WHAT IS EXPECTED: Write out the entries again exactly as they are given.

[Saved entries]
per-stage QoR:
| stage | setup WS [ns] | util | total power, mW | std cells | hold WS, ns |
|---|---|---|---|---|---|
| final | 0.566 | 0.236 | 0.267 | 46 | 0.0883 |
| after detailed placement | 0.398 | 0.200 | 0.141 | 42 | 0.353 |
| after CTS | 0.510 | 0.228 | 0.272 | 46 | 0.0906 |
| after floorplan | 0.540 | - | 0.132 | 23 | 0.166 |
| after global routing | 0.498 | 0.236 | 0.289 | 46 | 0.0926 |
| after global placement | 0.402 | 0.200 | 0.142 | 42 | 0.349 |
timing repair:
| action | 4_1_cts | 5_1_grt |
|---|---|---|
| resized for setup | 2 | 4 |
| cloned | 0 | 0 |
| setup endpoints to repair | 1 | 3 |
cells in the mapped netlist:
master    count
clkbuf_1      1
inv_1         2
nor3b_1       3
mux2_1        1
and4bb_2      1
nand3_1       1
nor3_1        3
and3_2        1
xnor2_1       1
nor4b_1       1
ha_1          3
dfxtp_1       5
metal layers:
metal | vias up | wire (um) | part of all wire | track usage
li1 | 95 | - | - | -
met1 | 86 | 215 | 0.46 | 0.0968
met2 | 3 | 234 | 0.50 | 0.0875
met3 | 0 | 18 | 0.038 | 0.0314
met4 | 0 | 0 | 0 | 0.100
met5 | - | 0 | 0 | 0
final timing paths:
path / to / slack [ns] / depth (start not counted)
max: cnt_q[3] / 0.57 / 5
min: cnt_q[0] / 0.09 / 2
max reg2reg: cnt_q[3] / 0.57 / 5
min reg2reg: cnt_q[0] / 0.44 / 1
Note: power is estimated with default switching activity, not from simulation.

WRITTEN RESPONSE:
per-stage QoR:
| stage | setup WS [ns] | util | total power, mW | std cells | hold WS, ns |
|---|---|---|---|---|---|
| final | 0.566 | 0.236 | 0.267 | 46 | 0.0883 |
| after detailed placement | 0.398 | 0.200 | 0.141 | 42 | 0.353 |
| after CTS | 0.510 | 0.228 | 0.272 | 46 | 0.0906 |
| after floorplan | 0.540 | - | 0.132 | 23 | 0.166 |
| after global routing | 0.498 | 0.236 | 0.289 | 46 | 0.0926 |
| after global placement | 0.402 | 0.200 | 0.142 | 42 | 0.349 |
timing repair:
| action | 4_1_cts | 5_1_grt |
|---|---|---|
| resized for setup | 2 | 4 |
| cloned | 0 | 0 |
| setup endpoints to repair | 1 | 3 |
cells in the mapped netlist:
master    count
clkbuf_1      1
inv_1         2
nor3b_1       3
mux2_1        1
and4bb_2      1
nand3_1       1
nor3_1        3
and3_2        1
xnor2_1       1
nor4b_1       1
ha_1          3
dfxtp_1       5
metal layers:
metal | vias up | wire (um) | part of all wire | track usage
li1 | 95 | - | - | -
met1 | 86 | 215 | 0.46 | 0.0968
met2 | 3 | 234 | 0.50 | 0.0875
met3 | 0 | 18 | 0.038 | 0.0314
met4 | 0 | 0 | 0 | 0.100
met5 | - | 0 | 0 | 0
final timing paths:
path / to / slack [ns] / depth (start not counted)
max: cnt_q[3] / 0.57 / 5
min: cnt_q[0] / 0.09 / 2
max reg2reg: cnt_q[3] / 0.57 / 5
min reg2reg: cnt_q[0] / 0.44 / 1
Note: power is estimated with default switching activity, not from simulation.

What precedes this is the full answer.